BEGIN Records

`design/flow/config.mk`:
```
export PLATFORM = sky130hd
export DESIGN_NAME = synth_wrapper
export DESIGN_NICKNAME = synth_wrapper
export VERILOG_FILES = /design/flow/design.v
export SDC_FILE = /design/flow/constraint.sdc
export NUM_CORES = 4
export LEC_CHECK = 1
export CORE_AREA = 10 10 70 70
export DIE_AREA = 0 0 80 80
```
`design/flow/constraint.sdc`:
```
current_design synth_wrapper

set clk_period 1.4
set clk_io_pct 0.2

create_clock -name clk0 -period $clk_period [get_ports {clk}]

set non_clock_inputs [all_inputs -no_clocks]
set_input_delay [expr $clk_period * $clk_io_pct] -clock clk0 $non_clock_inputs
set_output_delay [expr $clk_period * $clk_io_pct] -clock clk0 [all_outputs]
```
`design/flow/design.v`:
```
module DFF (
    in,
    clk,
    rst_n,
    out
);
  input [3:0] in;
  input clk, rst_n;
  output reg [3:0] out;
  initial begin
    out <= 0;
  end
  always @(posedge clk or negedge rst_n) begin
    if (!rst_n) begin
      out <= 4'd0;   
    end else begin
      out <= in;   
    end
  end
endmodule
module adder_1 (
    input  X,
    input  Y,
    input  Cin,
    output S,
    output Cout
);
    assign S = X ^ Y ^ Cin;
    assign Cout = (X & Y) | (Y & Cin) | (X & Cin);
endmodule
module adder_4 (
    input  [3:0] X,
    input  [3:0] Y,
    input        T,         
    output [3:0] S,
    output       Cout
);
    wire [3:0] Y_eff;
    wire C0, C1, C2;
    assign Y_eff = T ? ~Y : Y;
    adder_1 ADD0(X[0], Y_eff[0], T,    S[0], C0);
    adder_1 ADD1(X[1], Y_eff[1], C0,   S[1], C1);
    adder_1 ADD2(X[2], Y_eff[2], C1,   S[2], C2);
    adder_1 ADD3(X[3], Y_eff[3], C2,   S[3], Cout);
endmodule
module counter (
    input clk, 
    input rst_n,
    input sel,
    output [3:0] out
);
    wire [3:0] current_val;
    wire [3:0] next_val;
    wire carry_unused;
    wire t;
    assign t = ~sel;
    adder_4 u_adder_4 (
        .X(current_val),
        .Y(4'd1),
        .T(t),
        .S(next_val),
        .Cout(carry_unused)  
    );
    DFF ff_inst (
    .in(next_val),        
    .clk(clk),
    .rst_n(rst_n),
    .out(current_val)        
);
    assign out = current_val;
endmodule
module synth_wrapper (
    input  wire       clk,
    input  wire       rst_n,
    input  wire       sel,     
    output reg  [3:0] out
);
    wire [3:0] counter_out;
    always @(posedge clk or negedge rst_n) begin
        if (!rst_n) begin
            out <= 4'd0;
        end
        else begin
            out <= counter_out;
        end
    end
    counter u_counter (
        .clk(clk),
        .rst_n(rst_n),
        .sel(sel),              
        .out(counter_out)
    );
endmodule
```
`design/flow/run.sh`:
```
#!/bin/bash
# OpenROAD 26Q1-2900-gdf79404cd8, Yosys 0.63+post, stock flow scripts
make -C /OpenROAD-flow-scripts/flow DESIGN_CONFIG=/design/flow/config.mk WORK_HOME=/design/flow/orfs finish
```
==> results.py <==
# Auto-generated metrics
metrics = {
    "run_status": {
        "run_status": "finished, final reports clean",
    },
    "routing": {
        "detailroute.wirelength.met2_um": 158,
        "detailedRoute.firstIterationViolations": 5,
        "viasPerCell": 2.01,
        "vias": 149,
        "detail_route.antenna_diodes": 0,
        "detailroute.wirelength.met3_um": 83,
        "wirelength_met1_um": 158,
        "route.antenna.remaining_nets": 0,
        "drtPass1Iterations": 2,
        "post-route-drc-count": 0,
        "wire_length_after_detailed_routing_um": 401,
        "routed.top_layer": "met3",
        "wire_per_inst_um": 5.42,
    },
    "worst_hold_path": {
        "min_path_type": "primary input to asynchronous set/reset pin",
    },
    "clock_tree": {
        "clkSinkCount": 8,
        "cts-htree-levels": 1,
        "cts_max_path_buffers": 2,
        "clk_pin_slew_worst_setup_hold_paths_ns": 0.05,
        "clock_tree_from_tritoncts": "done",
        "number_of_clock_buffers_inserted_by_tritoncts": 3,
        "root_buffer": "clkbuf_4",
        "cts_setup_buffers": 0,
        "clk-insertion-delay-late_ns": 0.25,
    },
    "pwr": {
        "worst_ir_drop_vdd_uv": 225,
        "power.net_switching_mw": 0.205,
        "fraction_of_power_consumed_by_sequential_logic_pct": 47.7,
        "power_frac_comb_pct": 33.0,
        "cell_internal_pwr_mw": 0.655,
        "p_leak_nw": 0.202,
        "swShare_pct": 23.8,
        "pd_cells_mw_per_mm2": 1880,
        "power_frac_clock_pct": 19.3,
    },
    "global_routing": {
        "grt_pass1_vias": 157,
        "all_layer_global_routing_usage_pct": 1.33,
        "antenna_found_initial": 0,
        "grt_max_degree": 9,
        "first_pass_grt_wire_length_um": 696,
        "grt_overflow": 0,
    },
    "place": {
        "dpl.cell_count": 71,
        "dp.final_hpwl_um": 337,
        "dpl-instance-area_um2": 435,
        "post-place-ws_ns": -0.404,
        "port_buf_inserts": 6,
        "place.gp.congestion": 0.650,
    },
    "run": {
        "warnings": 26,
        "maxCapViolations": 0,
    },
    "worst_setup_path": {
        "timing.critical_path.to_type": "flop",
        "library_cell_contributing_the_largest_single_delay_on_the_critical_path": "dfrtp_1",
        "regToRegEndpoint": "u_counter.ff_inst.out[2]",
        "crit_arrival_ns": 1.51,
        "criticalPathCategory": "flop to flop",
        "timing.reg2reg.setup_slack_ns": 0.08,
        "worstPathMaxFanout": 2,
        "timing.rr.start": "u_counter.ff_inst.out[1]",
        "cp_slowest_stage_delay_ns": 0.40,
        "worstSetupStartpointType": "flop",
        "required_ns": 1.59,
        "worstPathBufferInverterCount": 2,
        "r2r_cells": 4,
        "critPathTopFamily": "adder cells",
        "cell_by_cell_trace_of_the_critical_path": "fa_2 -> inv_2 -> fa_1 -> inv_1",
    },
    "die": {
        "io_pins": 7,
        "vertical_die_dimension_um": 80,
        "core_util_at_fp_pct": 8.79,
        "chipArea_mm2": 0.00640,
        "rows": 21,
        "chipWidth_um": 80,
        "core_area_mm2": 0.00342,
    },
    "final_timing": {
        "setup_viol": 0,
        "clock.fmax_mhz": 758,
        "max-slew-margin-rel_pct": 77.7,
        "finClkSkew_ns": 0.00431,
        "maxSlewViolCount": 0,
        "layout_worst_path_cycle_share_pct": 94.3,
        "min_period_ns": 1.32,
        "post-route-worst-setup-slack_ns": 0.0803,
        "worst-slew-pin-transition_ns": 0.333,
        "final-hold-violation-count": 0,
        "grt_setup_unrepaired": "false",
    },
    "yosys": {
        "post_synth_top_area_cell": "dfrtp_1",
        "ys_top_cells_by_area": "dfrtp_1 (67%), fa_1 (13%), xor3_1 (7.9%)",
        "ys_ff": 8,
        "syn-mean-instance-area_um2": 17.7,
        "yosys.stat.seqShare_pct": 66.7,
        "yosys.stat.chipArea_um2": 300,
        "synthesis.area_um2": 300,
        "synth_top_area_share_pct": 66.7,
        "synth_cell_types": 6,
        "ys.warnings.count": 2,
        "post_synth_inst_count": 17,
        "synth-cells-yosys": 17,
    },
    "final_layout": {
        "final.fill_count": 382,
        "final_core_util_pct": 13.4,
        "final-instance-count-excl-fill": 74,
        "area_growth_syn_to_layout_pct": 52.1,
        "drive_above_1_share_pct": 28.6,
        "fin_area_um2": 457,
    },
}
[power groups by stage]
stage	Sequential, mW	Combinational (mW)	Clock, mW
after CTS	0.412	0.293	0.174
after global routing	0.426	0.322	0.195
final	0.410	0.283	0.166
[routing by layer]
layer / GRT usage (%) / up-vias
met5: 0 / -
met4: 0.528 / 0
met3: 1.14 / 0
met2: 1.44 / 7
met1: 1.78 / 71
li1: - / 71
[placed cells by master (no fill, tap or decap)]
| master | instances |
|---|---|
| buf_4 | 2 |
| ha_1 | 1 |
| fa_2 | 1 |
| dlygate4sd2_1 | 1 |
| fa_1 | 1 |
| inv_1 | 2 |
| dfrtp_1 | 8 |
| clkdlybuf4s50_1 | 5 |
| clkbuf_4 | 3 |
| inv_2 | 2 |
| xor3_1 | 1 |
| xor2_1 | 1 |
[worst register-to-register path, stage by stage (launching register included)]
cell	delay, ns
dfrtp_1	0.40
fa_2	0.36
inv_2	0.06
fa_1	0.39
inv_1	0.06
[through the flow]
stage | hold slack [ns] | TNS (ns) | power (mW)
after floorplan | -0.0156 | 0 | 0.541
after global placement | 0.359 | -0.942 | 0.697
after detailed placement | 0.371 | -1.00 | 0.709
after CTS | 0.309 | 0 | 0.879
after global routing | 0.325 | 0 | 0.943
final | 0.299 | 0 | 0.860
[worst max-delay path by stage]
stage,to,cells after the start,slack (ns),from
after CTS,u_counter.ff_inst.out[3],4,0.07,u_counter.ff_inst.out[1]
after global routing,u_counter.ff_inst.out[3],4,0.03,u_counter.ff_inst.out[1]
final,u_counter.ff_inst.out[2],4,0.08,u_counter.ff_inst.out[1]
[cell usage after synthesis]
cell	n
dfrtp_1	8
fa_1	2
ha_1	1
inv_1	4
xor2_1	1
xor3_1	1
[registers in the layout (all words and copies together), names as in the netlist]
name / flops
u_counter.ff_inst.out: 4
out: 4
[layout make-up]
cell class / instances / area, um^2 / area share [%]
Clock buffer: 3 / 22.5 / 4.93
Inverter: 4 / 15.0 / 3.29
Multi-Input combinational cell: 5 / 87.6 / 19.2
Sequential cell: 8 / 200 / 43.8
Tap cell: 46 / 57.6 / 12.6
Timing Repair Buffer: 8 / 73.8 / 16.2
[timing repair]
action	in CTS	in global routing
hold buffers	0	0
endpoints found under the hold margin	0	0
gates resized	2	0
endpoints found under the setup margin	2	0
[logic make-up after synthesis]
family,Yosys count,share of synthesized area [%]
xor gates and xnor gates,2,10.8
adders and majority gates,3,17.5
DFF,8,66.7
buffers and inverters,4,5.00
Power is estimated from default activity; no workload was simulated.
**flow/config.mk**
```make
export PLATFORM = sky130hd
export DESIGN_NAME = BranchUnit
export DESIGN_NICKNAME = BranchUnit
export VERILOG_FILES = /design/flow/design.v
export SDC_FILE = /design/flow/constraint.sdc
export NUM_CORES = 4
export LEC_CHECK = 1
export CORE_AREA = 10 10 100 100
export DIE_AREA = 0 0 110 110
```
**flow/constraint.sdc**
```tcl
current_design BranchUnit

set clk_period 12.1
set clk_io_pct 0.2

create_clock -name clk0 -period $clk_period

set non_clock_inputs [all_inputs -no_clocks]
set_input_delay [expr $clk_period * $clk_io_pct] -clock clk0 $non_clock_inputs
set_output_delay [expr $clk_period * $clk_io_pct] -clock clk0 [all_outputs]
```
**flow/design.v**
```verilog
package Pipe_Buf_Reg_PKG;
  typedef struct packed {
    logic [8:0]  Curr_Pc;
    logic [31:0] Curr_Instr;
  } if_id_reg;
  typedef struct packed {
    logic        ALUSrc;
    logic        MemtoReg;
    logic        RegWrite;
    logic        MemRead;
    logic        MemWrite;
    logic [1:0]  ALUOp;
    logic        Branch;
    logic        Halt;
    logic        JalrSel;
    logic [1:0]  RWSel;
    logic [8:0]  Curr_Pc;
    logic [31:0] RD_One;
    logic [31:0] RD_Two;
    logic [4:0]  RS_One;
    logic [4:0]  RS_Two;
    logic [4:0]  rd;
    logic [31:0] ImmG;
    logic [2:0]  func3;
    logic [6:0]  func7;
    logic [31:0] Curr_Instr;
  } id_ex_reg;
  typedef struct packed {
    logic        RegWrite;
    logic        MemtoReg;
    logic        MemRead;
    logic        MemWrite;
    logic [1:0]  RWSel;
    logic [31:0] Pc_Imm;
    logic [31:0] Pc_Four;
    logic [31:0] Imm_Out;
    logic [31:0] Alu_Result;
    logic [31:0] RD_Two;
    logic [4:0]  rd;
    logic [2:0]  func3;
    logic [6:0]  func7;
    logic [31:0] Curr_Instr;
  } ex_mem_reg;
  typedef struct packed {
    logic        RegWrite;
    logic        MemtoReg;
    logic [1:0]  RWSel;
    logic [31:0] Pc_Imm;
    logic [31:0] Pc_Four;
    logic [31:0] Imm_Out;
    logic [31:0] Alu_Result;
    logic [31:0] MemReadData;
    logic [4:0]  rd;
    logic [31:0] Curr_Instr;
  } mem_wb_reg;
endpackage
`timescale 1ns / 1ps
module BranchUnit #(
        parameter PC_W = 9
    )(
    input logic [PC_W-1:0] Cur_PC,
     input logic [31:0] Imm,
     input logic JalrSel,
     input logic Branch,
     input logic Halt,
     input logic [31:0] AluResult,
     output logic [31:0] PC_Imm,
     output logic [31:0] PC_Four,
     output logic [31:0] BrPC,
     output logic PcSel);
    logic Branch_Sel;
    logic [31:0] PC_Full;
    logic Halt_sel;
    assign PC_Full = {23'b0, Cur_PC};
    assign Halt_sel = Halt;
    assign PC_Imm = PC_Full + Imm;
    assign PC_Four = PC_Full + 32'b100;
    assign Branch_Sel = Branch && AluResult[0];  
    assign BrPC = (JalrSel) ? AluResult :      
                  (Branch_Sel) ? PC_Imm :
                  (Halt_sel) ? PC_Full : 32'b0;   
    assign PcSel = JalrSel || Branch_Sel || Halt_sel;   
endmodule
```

END Records
BEGIN Records

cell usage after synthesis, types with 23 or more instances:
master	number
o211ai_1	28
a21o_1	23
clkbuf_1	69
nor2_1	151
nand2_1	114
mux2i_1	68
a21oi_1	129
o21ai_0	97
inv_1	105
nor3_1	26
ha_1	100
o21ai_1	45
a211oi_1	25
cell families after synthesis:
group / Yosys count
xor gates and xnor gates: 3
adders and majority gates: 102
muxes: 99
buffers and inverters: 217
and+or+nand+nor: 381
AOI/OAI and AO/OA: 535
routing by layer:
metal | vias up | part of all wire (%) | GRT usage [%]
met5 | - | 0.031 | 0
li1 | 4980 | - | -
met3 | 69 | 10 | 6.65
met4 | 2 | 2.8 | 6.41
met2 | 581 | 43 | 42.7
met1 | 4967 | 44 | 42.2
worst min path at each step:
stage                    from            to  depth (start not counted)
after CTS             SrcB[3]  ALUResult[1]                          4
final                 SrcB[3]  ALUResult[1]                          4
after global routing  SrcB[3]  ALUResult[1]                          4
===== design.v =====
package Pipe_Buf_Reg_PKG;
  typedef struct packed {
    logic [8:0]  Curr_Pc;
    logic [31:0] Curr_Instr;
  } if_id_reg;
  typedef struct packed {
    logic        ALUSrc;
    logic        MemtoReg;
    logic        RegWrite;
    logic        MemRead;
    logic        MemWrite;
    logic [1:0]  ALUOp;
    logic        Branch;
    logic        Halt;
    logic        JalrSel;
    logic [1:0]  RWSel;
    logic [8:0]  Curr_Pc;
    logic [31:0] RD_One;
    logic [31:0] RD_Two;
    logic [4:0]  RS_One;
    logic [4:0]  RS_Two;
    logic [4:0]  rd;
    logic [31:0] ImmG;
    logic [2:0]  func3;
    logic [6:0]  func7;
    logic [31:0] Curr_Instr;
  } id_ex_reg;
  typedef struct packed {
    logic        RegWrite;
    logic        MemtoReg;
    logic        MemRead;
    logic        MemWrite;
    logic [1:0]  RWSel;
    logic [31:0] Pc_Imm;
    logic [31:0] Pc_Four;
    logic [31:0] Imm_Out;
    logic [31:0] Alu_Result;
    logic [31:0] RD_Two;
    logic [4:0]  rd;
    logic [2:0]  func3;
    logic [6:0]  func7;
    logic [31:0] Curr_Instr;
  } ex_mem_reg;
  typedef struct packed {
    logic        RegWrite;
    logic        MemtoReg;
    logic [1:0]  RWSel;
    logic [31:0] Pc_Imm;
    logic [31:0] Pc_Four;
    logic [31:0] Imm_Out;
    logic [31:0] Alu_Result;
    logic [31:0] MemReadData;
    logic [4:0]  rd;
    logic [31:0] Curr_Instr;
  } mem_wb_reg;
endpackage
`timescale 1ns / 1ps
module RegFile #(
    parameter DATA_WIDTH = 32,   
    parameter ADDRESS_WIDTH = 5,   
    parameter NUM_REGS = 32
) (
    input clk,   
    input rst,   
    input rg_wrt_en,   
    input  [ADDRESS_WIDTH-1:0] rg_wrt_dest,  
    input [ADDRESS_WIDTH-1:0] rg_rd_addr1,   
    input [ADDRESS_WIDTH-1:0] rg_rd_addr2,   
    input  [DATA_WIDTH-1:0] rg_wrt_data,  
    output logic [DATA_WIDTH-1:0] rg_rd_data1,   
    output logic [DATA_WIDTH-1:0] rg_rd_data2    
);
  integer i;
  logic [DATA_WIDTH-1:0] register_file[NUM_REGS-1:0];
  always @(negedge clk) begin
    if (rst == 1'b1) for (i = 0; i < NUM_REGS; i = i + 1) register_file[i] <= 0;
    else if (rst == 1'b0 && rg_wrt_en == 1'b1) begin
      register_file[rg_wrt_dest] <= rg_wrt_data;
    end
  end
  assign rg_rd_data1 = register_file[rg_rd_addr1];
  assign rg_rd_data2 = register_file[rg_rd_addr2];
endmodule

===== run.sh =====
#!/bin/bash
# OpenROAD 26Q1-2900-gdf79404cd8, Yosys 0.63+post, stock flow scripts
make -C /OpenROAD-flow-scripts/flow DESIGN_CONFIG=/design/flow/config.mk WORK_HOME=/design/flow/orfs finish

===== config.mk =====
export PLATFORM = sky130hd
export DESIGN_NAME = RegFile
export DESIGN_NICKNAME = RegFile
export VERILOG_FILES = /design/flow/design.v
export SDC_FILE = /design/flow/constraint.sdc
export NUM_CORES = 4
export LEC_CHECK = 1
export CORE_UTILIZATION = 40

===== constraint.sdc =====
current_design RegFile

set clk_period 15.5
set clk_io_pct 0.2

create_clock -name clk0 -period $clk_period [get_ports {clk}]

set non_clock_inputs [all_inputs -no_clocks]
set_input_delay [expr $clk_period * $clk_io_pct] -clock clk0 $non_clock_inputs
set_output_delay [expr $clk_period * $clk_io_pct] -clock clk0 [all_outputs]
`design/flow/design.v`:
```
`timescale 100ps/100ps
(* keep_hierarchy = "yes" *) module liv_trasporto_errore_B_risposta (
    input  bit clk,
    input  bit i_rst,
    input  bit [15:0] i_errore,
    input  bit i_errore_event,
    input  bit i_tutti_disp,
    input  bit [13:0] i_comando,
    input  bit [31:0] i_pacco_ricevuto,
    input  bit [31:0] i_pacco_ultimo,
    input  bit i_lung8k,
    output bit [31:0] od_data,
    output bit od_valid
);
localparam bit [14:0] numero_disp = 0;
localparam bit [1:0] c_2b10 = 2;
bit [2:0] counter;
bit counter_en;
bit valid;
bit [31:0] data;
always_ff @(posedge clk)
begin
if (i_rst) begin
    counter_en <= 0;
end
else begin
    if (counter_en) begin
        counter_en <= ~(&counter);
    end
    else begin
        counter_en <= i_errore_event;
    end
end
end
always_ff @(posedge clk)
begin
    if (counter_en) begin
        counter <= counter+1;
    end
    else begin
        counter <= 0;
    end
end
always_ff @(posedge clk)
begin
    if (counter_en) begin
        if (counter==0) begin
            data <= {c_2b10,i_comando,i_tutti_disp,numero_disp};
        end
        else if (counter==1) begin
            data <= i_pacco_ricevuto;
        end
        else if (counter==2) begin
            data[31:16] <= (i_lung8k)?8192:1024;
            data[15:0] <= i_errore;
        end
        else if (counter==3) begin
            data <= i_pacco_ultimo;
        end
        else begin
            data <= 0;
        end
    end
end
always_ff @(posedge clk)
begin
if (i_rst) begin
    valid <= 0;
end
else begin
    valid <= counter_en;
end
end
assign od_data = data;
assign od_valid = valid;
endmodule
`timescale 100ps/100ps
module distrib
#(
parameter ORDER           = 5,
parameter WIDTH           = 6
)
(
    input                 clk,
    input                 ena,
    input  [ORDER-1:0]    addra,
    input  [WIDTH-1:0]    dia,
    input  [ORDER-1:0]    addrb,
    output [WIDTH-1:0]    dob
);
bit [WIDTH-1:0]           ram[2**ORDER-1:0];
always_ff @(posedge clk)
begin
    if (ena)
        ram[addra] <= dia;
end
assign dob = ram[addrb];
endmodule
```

END Records

• _What this task involves_
Nothing should appear in the answer except the lines above from the line with "xor gates and xnor gates: 3" through the line with "met1 | 4967 | 44 | 42.2", both included, written out exactly.

• _Answer section_
xor gates and xnor gates: 3
adders and majority gates: 102
muxes: 99
buffers and inverters: 217
and+or+nand+nor: 381
AOI/OAI and AO/OA: 535
routing by layer:
metal | vias up | part of all wire (%) | GRT usage [%]
met5 | - | 0.031 | 0
li1 | 4980 | - | -
met3 | 69 | 10 | 6.65
met4 | 2 | 2.8 | 6.41
met2 | 581 | 43 | 42.7
met1 | 4967 | 44 | 42.2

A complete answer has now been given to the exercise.